痴漢被害のアンケートをもとに本会議で質問する米倉都議=2月25日

 米倉都議は、「被害を家族や知人に話しても軽く扱われたり、隙があったのではと逆に責められ、傷ついたという声が多く寄せられました。そうした社会を変えていこうという呼びかけが、被害者の人たちの気持ちとかみあったのだと思いました」と振り返ります。

 共産党都委員会のジェンダー平等委員会が痴漢被害アンケートに取り組んだ目的は、深刻でありながら、光があたっていない性犯罪である痴漢の撲滅を政治の課題とすることでした。
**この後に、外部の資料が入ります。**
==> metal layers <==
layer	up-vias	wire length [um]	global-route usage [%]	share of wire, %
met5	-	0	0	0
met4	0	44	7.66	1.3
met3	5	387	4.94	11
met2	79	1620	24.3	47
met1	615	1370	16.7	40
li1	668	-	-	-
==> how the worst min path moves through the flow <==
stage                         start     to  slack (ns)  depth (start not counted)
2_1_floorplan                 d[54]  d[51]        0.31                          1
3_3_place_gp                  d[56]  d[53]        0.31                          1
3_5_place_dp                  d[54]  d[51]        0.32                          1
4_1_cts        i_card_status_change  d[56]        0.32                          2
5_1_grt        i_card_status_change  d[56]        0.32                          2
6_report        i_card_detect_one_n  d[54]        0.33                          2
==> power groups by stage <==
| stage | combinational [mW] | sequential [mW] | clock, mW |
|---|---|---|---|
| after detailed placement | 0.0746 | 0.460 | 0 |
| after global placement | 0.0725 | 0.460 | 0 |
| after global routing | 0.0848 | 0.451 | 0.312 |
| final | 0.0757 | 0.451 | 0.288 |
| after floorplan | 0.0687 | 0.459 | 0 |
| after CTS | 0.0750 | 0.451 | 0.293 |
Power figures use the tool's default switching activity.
--- config.mk ---
export PLATFORM = sky130hd
export DESIGN_NAME = bbp_core
export DESIGN_NICKNAME = d
export VERILOG_FILES = /design/src/bbp_pkg.sv /design/src/bbp_core.sv
export VERILOG_INCLUDE_DIRS = /design/src /design/src/src
export SDC_FILE = /design/constraint.sdc
export NUM_CORES = 1
export LEC_CHECK = 0
export BUFFER_PORTS_ARGS = -buffer_cell sky130_fd_sc_hd__buf_2
export CAP_MARGIN = 5
export CORE_ASPECT_RATIO = 1.2
export CORE_MARGIN = 8
export CORE_UTILIZATION = 58
export CTS_CLUSTER_DIAMETER = 50
export DETAILED_ROUTE_END_ITERATION = 10
export PLACE_DENSITY_LB_ADDON = 0.12
export REMOVE_ABC_BUFFERS = 1
export SLEW_MARGIN = 20
export SYNTH_ARGS = -nofsm -noshare
export SYNTH_HDL_FRONTEND = slang
export SYNTH_SLANG_ARGS = --single-unit
--- constraint.sdc ---
create_clock -name core_clk -period 4.85 [get_ports core_clk]
set_input_delay 0.2425 -clock core_clk [delete_from_list [all_inputs] [get_ports core_clk]]
set_output_delay 0.2425 -clock core_clk [all_outputs]
set_load 0.1 [all_outputs]
[config.mk]
export PLATFORM = sky130hd
export DESIGN_NAME = fault_status_config_regs
export DESIGN_NICKNAME = d
export VERILOG_FILES = /design/src/fsc_pkg.sv /design/src/signal_sync.sv /design/src/fault_status_config_regs.sv
export VERILOG_INCLUDE_DIRS = /design/src
export SDC_FILE = /design/constraint.sdc
export NUM_CORES = 1
export LEC_CHECK = 0
export ABC_AREA = 1
export BUFFER_PORTS_ARGS = -buffer_cell sky130_fd_sc_hd__buf_2
export CAP_MARGIN = 10
export CORE_ASPECT_RATIO = 1.1
export CORE_MARGIN = 2
export CORE_UTILIZATION = 40
export DETAILED_ROUTE_END_ITERATION = 10
export SYNTH_ARGS = -nofsm -noshare
export SYNTH_HDL_FRONTEND = slang
export SYNTH_SLANG_ARGS = --single-unit
[constraint.sdc]
create_clock -name i_clk -period 5.22 [get_ports i_clk]
set_input_delay 0.522 -clock i_clk [delete_from_list [all_inputs] [get_ports i_clk]]
set_output_delay 0.522 -clock i_clk [all_outputs]
set_load 0.005 [all_outputs]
 ツイッターでアンケートの実施を知らせると、一回の発信で、650人近い回答が。回答者が、「回答しました。役立ててほしい」など、周囲に紹介する動きが広がり1435人から寄せられました。

 18歳以下での被害経験があるとの回答が71・5%、小学生以下(12歳以下)は34・5%に上り、「ほぼ毎日、通学時に痴漢被害にあった」など深刻な被害が多数あります。その後の人生や人間関係に重大な影響を与えており、「電車に乗ろうとすると過呼吸になり仕事を辞めた」、「男性が隣に座ると怖くて動けない」などの回答が寄せられました。

 回答をもとに行った質問に小池知事は、被害に遭うと、「精神的なダメージを受けるにもかかわらず、被害を受けたことを声に出しづらいことが多い」と、被害の深刻さを認めました。

自・公・都ファ 少ない女性候補

 虐待などで家にいられない若い女性が、性的搾取の標的となっています。若い女性への公的支援も、米倉都議が繰り返し取り組んできたテーマです。夜間の見回りや、声かけなどを行う民間団体と連携した支援事業が、2018年に初めて都のモデル事業としてスタート。21年度から本格実施となり、予算が3倍になります。
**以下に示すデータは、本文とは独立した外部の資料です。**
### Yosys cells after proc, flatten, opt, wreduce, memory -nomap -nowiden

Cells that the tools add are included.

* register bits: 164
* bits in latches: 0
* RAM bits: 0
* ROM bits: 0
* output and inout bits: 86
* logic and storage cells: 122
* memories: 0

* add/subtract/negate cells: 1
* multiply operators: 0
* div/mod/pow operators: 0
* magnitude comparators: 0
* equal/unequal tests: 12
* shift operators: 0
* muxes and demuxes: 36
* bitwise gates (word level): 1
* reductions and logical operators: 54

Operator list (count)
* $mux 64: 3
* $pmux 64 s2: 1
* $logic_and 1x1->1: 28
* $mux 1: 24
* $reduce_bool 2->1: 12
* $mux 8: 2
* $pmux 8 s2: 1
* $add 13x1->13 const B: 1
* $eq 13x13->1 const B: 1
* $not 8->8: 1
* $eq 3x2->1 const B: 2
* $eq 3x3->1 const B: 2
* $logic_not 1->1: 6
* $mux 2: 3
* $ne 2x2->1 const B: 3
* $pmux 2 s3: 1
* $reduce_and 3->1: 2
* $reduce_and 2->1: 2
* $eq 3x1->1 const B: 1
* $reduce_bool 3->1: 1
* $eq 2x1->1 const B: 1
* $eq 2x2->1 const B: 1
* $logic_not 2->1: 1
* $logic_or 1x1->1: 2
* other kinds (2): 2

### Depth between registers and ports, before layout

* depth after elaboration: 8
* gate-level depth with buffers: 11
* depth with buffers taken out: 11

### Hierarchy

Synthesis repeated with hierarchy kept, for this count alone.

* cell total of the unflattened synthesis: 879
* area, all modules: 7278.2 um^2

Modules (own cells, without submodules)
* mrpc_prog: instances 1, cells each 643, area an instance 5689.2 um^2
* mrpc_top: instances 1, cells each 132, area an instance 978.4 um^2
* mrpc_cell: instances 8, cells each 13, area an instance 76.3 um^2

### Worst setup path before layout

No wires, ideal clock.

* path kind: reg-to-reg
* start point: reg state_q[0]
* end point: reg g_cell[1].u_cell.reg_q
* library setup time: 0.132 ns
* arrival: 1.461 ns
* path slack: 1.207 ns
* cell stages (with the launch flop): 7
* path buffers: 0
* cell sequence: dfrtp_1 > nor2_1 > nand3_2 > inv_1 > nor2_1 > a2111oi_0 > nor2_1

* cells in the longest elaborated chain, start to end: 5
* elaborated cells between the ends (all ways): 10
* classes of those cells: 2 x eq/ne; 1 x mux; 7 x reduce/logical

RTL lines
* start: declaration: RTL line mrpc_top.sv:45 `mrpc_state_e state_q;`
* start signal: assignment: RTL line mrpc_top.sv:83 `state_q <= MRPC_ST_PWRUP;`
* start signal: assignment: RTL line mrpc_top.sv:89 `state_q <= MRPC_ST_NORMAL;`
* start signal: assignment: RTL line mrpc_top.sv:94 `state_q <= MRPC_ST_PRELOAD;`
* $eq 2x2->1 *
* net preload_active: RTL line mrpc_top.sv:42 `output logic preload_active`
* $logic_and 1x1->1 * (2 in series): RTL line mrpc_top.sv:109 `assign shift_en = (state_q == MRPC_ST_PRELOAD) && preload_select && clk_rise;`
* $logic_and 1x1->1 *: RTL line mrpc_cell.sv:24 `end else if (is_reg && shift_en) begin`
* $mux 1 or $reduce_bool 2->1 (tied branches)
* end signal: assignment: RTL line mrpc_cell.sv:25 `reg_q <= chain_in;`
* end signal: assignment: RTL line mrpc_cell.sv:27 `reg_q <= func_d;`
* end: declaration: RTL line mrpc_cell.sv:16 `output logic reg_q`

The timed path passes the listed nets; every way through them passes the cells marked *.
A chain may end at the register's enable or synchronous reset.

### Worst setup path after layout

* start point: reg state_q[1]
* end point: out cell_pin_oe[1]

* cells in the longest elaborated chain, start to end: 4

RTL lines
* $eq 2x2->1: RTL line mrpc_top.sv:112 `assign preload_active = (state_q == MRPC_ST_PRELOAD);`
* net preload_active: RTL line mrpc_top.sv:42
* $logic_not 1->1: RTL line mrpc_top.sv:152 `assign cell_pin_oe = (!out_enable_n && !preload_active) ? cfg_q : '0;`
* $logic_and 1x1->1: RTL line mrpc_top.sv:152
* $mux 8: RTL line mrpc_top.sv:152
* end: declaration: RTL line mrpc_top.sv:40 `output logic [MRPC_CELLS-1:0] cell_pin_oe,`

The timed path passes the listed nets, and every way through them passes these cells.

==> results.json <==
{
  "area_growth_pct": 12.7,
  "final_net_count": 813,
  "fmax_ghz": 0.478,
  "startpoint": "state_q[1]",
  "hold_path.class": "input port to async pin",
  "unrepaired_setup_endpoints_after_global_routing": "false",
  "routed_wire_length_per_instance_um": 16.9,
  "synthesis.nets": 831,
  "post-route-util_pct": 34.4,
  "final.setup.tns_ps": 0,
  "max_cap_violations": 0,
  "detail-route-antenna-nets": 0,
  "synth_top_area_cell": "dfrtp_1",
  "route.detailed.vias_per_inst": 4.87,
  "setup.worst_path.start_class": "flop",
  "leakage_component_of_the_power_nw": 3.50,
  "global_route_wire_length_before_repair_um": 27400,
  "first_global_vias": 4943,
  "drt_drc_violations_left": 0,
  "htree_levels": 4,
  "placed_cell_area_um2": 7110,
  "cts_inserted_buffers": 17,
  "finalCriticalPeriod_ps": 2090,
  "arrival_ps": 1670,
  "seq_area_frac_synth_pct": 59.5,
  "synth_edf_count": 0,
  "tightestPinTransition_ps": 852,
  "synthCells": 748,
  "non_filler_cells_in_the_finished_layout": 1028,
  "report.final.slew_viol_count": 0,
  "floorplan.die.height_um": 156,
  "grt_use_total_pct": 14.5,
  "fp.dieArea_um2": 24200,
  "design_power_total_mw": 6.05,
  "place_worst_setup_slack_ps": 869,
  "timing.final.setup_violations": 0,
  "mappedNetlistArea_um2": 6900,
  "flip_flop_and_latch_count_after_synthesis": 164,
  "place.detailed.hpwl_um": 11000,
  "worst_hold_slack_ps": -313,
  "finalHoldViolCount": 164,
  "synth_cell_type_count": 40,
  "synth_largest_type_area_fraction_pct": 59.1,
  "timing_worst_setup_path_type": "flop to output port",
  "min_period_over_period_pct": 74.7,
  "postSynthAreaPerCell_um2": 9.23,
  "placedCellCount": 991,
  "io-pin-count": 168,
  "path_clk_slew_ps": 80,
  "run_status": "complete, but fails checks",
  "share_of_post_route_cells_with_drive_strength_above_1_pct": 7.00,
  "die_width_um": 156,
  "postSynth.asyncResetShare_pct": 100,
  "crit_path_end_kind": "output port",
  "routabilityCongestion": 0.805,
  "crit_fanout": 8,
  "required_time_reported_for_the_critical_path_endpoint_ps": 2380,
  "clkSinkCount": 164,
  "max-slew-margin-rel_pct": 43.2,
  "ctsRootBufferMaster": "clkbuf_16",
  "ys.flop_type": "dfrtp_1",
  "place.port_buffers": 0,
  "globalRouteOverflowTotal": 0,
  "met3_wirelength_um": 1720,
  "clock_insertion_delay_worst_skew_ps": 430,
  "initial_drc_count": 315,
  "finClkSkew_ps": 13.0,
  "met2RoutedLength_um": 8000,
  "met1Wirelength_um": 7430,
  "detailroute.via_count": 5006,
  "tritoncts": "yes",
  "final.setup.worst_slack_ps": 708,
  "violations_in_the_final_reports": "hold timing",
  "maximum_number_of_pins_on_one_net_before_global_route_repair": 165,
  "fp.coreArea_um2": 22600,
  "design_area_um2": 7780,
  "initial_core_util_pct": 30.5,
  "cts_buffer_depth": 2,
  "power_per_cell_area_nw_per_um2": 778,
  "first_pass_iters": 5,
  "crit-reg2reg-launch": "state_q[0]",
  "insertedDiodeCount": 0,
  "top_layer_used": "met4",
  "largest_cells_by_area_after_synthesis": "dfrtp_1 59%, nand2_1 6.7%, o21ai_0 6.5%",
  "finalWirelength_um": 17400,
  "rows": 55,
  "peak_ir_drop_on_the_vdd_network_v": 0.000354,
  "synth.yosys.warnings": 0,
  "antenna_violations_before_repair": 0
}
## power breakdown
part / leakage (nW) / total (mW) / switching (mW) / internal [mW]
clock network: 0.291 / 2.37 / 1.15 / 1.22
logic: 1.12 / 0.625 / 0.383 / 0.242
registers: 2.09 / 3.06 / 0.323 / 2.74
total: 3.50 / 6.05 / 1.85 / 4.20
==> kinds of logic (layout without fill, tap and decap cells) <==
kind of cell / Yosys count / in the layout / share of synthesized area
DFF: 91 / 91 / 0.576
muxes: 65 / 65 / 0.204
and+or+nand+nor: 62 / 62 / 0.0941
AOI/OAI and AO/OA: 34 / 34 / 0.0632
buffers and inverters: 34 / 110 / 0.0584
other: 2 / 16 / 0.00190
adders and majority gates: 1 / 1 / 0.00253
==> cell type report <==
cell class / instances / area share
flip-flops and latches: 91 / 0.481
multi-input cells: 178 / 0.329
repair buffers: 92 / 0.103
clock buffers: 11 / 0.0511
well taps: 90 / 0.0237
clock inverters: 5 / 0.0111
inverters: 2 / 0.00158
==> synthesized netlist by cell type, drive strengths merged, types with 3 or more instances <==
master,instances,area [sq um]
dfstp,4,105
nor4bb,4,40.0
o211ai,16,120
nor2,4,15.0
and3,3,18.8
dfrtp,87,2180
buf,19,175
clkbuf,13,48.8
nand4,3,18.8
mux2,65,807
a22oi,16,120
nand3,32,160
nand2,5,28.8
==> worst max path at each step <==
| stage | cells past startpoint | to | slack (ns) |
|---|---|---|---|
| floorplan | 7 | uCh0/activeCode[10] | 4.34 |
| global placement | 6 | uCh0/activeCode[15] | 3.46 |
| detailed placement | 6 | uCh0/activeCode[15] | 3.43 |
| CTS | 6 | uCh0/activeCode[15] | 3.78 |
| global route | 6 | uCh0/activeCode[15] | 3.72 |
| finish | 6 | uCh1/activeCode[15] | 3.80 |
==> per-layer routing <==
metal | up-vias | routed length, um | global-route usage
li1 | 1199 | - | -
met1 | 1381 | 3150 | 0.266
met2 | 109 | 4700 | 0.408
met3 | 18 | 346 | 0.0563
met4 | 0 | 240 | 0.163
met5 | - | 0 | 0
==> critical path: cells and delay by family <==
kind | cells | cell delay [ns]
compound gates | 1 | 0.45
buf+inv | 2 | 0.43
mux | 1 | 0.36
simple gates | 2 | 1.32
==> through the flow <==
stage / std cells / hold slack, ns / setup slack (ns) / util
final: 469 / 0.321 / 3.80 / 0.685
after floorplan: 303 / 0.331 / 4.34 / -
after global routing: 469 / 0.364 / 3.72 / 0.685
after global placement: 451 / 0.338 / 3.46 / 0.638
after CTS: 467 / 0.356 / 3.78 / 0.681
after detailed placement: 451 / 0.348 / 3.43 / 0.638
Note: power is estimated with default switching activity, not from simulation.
### config.mk
export PLATFORM = sky130hd
export DESIGN_NAME = sarc_conversion_control
export DESIGN_NICKNAME = d
export VERILOG_FILES = /design/src/core/sarc_pkg.sv /design/src/core/sarc_tick_gen.sv /design/src/core/sarc_result_reg.sv /design/src/core/sarc_conversion_control.sv
export VERILOG_INCLUDE_DIRS = /design/src /design/src/core
export SDC_FILE = /design/constraint.sdc
export NUM_CORES = 1
export LEC_CHECK = 0
export ABC_CLOCK_PERIOD_IN_PS = 1600
export BUFFER_PORTS_ARGS = -buffer_cell sky130_fd_sc_hd__buf_2
export CORE_AREA = 2 2 60 91
export DETAILED_ROUTE_END_ITERATION = 10
export DIE_AREA = 0 0 62 93
export GPL_ROUTABILITY_DRIVEN = 1
export MAX_ROUTING_LAYER = met4
export PLACE_DENSITY = 0.7
export RECOVER_POWER = 25
export SYNTH_ARGS = -nofsm -noshare
export SYNTH_HDL_FRONTEND = slang
export SYNTH_SLANG_ARGS = --single-unit
export TNS_END_PERCENT = 10
### constraint.sdc
create_clock -name clk -period 1.6 [get_ports clk]
set_input_delay 0.16 -clock clk [delete_from_list [all_inputs] [get_ports clk]]
set_output_delay 0.16 -clock clk [all_outputs]
set_load 0.02 [all_outputs]
File: src/f2i_pkg.sv
/*
 * Shared constants and types for the float-to-integer conversion datapath:
 * opcode words, operand field positions, saturation limits and flag reset.
 * Assumes nothing of its surroundings; compiled before every other file.
 */
`default_nettype none

package f2i_pkg;

	// ----------------------------------------------------------------
	// Opcode words
	// ----------------------------------------------------------------
	localparam logic [15:0] LSW_S16   = 16'he68c;
	localparam logic [15:0] LSW_S32   = 16'he688;
	localparam logic [15:0] LSW_U16   = 16'he68e;
	localparam logic [15:0] LSW_U32   = 16'he68a;
	localparam logic [15:0] LSW_FRAC  = 16'he6f1;
	localparam logic [9:0]  MSW_TRUNC = 10'h000;
	localparam logic [9:0]  MSW_ROUND = 10'h200;

	// ----------------------------------------------------------------
	// Field positions in the high opcode word
	// ----------------------------------------------------------------
	localparam int MSW_MODE_LSB = 6;
	localparam int SRC_LSB      = 3;
	localparam int DST_LSB      = 0;
	localparam int REG_SEL_W    = 3;

	// ----------------------------------------------------------------
	// Float format and saturation limits
	// ----------------------------------------------------------------
	localparam logic signed [9:0] EXP_BIAS = 10'sh07f;
	localparam int               FRAC_W   = 23;
	localparam logic [33:0] S16_POS_MAX = 34'h000007fff;
	localparam logic [33:0] S16_NEG_MAX = 34'h000008000;
	localparam logic [33:0] S32_POS_MAX = 34'h07fffffff;
	localparam logic [33:0] S32_NEG_MAX = 34'h080000000;
	localparam logic [33:0] U16_MAX     = 34'h00000ffff;
	localparam logic [33:0] U32_MAX     = 34'h0ffffffff;

	// ----------------------------------------------------------------
	// Status flags
	// ----------------------------------------------------------------
	localparam int         FLAG_W      = 7;
	localparam logic [6:0] FLAGS_RESET = 7'h00;

	typedef enum logic [2:0] {
		OP_NONE,
		OP_S16_ROUND,
		OP_S16_TRUNC,
		OP_S32_TRUNC,
		OP_U16_TRUNC,
		OP_U16_ROUND,
		OP_U32,
		OP_FRAC
	} f2i_op_e;

endpackage

`default_nettype wire

File: src/f2i_to_int.sv
/*
 * Combinational float to integer converter with saturation and optional
 * round-half-to-even. Assumes a single-precision input; result is settled
 * within one cycle of the enclosing datapath.
 */
`timescale 1ns/100ps
`default_nettype none

module f2i_to_int
	import f2i_pkg::*;
(
	input  wire logic [31:0] i_float,
	input  wire logic        i_round,
	input  wire logic        i_signed,
	input  wire logic        i_wide,
	output logic      [31:0] o_int
);

	logic              sign;
	logic [7:0]        bexp;
	logic [23:0]       mant;
	logic signed [9:0] shift;
	logic [64:0]       fixed;
	logic [32:0]       int_part;
	logic              inc;
	logic [33:0]       mag;
	logic [33:0]       pos_max;
	logic [33:0]       neg_max;
	logic [33:0]       res;

	always_comb
	begin
		sign  = i_float[31];
		bexp  = i_float[30:23];
		mant  = {(bexp != 8'h00), i_float[22:0]};
		shift = $signed({2'b00, bexp}) - EXP_BIAS;
		// Q33.32 magnitude; denormals count as zero, huge and NaN force saturation
		fixed = {32'h0000_0000, mant, 9'h000};
		if (bexp == 8'h00)
			fixed = '0;
		else if (shift > 10'sh020)
			fixed = {65{1'b1}};
		else if (shift >= 10'sh000)
			fixed = fixed << shift[5:0];
		else if (shift > -10'sh028)
			fixed = fixed >> 6'(-shift);
		else
			fixed = '0;
		int_part = fixed[64:32];
		inc = i_round && fixed[31] && ((|fixed[30:0]) || int_part[0]);
		mag = {1'b0, int_part} + {33'h0, inc};
		pos_max = i_wide ? (i_signed ? S32_POS_MAX : U32_MAX) : (i_signed ? S16_POS_MAX : U16_MAX);
		neg_max = i_signed ? (i_wide ? S32_NEG_MAX : S16_NEG_MAX) : 34'h0;
		if (sign)
			res = (mag > neg_max) ? 34'h0 - neg_max : 34'h0 - mag;
		else
			res = (mag > pos_max) ? pos_max : mag;
		// wide keeps all 32 bits; narrow upper half zero or sign copies
		if (i_wide)
			o_int = res[31:0];
		else if (i_signed)
			o_int = {{16{res[15]}}, res[15:0]};
		else
			o_int = {16'h0000, res[15:0]};
	end

endmodule

`default_nettype wire

File: src/f2i_frac.sv
/*
 * Combinational fractional-part extractor for single-precision values.
 * Assumes a single-precision input; NaN and infinity pass through unchanged.
 */
`timescale 1ns/100ps
`default_nettype none

module f2i_frac
	import f2i_pkg::*;
(
	input  wire logic [31:0] i_float,
	output logic      [31:0] o_float
);

	logic [7:0]        bexp;
	logic signed [9:0] shift;
	logic [22:0]       frac;
	logic [4:0]        lead;

	always_comb
	begin
		bexp  = i_float[30:23];
		shift = $signed({2'b00, bexp}) - EXP_BIAS;
		frac  = 23'(i_float[22:0] << shift[4:0]);
		lead  = 5'h00;
		for (int b = 0; b < FRAC_W; b++)
			if (frac[b])
				lead = 5'(b);
		o_float = i_float;
		if (bexp != 8'hff && shift >= 10'sh000)
		begin
			if (shift >= 10'sh017 || frac == 23'h000000)
				o_float = 32'h0000_0000;
			else
				o_float = {i_float[31], 8'(EXP_BIAS - 10'(FRAC_W) + 10'(lead)),
					23'(frac << (5'(FRAC_W) - lead))};
		end
	end

endmodule

`default_nettype wire

File: src/f2i_convert.sv
/*
 * Float conversion execution unit: decodes the conversion opcodes, reads
 * the source operand, converts, and hands a write-back to the register
 * file one cycle after issue. Also holds the float status flags, which
 * these operations never touch.
 * Assumes the pipeline presents the source register value in the issue
 * cycle and writes the destination at the clock edge that ends the cycle
 * in which write-back is shown.
 */
`timescale 1ns/100ps
`default_nettype none

// Notes on behaviour
// - Decode signed 16-bit rounding opcode
// - Round to nearest even, sign extend
// - Decode signed 32-bit truncating opcode
// - Signed 32-bit result, fraction truncated
// - Decode unsigned 16-bit truncating opcode
// - Truncate toward zero, upper half zero
// - Unsigned 16-bit clamps to 65535 first
// - Round variant of unsigned 16-bit
// - Decode unsigned 32-bit opcode
// - Full register unsigned 32-bit result
// - Fraction opcode returns fractional part only
// - No status flag changes from a conversion
// - Result lands after one delay slot
// - Three-bit source and destination selects
// - Signed 16-bit truncating variant, sign extended
module f2i_convert
	import f2i_pkg::*;
(
	input  wire logic                 i_clock,
	input  wire logic                 i_rst,
	input  wire logic                 i_issue,
	input  wire logic [15:0]          i_opcode_lsw,
	input  wire logic [15:0]          i_opcode_msw,
	input  wire logic [31:0]          i_src_data,
	input  wire logic                 i_flag_wr_en,
	input  wire logic [FLAG_W-1:0]    i_flag_wr_data,
	output logic                      o_accept,
	output logic      [REG_SEL_W-1:0] o_src_sel,
	output logic                      o_wb_valid,
	output logic      [REG_SEL_W-1:0] o_wb_dest,
	output logic      [31:0]          o_wb_data,
	output logic                      o_slot_conflict,
	output logic      [FLAG_W-1:0]    o_flags
);

	// ----------------------------------------------------------------
	// Decode
	// ----------------------------------------------------------------
	f2i_op_e              op;
	logic [9:0]           mode;
	logic [REG_SEL_W-1:0] dst_sel;
	logic                 cv_round;
	logic                 cv_signed;
	logic                 cv_wide;
	logic [31:0]          int_res;
	logic [31:0]          frac_res;

	always_comb
	begin
		mode    = i_opcode_msw[15:MSW_MODE_LSB];
		dst_sel = i_opcode_msw[DST_LSB +: REG_SEL_W];
		op      = OP_NONE;
		if (mode == MSW_TRUNC)
		begin
			case (i_opcode_lsw)
				LSW_S16:  op = OP_S16_TRUNC;
				LSW_S32:  op = OP_S32_TRUNC;
				LSW_U16:  op = OP_U16_TRUNC;
				LSW_U32:  op = OP_U32;
				LSW_FRAC: op = OP_FRAC;
				default:  op = OP_NONE;
			endcase
		end
		else if (mode == MSW_ROUND)
		begin
			case (i_opcode_lsw)
				LSW_S16: op = OP_S16_ROUND;
				LSW_U16: op = OP_U16_ROUND;
				default: op = OP_NONE;
			endcase
		end
		cv_round  = (op == OP_S16_ROUND) || (op == OP_U16_ROUND);
		cv_signed = (op == OP_S16_ROUND) || (op == OP_S16_TRUNC) || (op == OP_S32_TRUNC);
		cv_wide   = (op == OP_S32_TRUNC) || (op == OP_U32);
	end

	assign o_accept  = i_issue && (op != OP_NONE);
	assign o_src_sel = i_opcode_msw[SRC_LSB +: REG_SEL_W];

	// ----------------------------------------------------------------
	// Arithmetic
	// ----------------------------------------------------------------
	f2i_to_int u_to_int (
		.i_float  (i_src_data),
		.i_round  (cv_round),
		.i_signed (cv_signed),
		.i_wide   (cv_wide),
		.o_int    (int_res)
	);

	f2i_frac u_frac (
		.i_float (i_src_data),
		.o_float (frac_res)
	);

	// ----------------------------------------------------------------
	// Write-back stage
	// ----------------------------------------------------------------
	logic                 wb_valid;
	logic [REG_SEL_W-1:0] wb_dest;
	logic [31:0]          wb_data;
	logic                 slot_conflict;
	logic                 next_wb_valid;
	logic [REG_SEL_W-1:0] next_wb_dest;
	logic [31:0]          next_wb_data;
	logic                 next_slot_conflict;

	always_comb
	begin
		// one register stage, visible after the slot
		next_wb_valid = o_accept;
		next_wb_dest  = o_accept ? dst_sel : wb_dest;
		next_wb_data  = wb_data;
		if (o_accept)
			next_wb_data = (op == OP_FRAC) ? frac_res : int_res;
		// flag a delay slot touching the pending register
		next_slot_conflict = wb_valid && o_accept && (dst_sel == wb_dest || o_src_sel == wb_dest);
	end

	always_ff @(posedge i_clock)
	begin
		if (i_rst)
		begin
			wb_valid      <= 1'b0;
			wb_dest       <= '0;
			wb_data       <= 32'h0000_0000;
			slot_conflict <= 1'b0;
		end
		else
		begin
			wb_valid      <= next_wb_valid;
			wb_dest       <= next_wb_dest;
			wb_data       <= next_wb_data;
			slot_conflict <= next_slot_conflict;
		end
	end

	assign o_wb_valid      = wb_valid;
	assign o_wb_dest       = wb_dest;
	assign o_wb_data       = wb_data;
	assign o_slot_conflict = slot_conflict;

	// ----------------------------------------------------------------
	// Status flags
	// ----------------------------------------------------------------
	logic [FLAG_W-1:0] flags;
	logic [FLAG_W-1:0] next_flags;

	// Conversions have no path into the flags; only other units write them
	always_comb
	begin
		next_flags = i_flag_wr_en ? i_flag_wr_data : flags;
	end

	always_ff @(posedge i_clock)
	begin
		if (i_rst)
			flags <= FLAGS_RESET;
		else
			flags <= next_flags;
	end

	assign o_flags = flags;
endmodule

`default_nettype wire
 米倉都議は、都政における、こうした取り組みについて、「今年度から事業を本格化することは大事です。ただ、若い女性たちへの支援も、関係者が繰り返し要望してきたのに、都の対応は遅すぎます。都議会も含めて、都政の意思決定の場に、女性や若い人が非常に少ないことが影響し、ジェンダー平等や女性支援の分野が都政で重視されていない」と指摘します。

 今度の都議選でも、主要党派で女性の候補者が占める割合(4月20日時点)は、自民党、公明党は10%台、都民ファーストは30%台にとどまっています(表)。

 同時に米倉都議は、共産党がこの間、2回連続で都議選で躍進し、8議席から現在18議席に伸ばしたことで、「議員数が増えて、質問準備や調査に時間をかけられるようになり、都議団として扱える分野が、すごく増えた」と話します。

 同党の池川友一都議は、ツーブロックという髪型を禁止したり、髪を染めていないかを確認する「地毛証明書」提出を求めるなど、人権を侵害する校則について繰り返し質問。マスコミでも大きな反響を呼びました。

  政治の分野でのジェンダー平等が大きく遅れた日本で、都議選(6月25日告示、7月4日投票)の大きな焦点の一つが、個人の尊厳と多様性を重視し、ジェンダー平等を進める都議会をつくることです。日本共産党の米倉春奈都議は2月25日、深刻な性犯罪である痴漢の問題を都議会本会議で初めて全面的に取り上げ、大きな反響を呼びました。

 米倉都議は、「18人の議席でも、まだ足りません。都議選で共産党都議団の議席をもっともっと大きくし、ジェンダー平等や個人の尊厳を守るため、さまざまな分野の当事者の気持ちや、現場の実態を、都政の場に届けたい」と話します。

行政が痴漢許さぬ発信を 加害者臨床に取り組む 斉藤章佳さん

 米倉都議が質問で示した痴漢被害の実態について、長年、性犯罪加害者の治療プログラムに取り組む、斉藤章佳さん(精神保健福祉士・社会福祉士)に聞きました。

 通学で毎日のように痴漢に遭うなど、痴漢の被害は非常に深刻で、被害者は日々自尊心を削られ、「自分は価値がない人間なんだ」とか「私が我慢していればいずれ収まる」と刷り込まれていきます。

 被害者が周囲に相談しても逆に責められるなど二次被害に遭う背景にあるのが、男尊女卑的な価値観を背景とする「性欲原因論」です。男性の性欲はコントロールできないから痴漢をしても仕方がない、被害者に隙があったのが悪いという、加害者にとって非常に都合の良い「認知の歪み」につながっています。

 実際に加害者側がねらうのは、露出の多い派手な服装の女性ではなく、加害者に対して従順で被害を訴えなさそうだととらえる、制服を着た子どもたちです。加害者は、四大卒で、妻子のある、普段は従順に長時間労働を厭わないサラリーマンが最も多い。ストレスへの対処行動として、痴漢を選択し常習化していきます。こうした実態をきちんと知らせることが、二次被害を、しいては二次加害をも防ぐことになります。

 行政に必要なのは、正しい実態の把握に基づいた対策です。特に、痴漢が起きた時に、まわりにいる第三者が見て見ぬふりをしない、社会として痴漢は許さないという啓発が非常に大切です。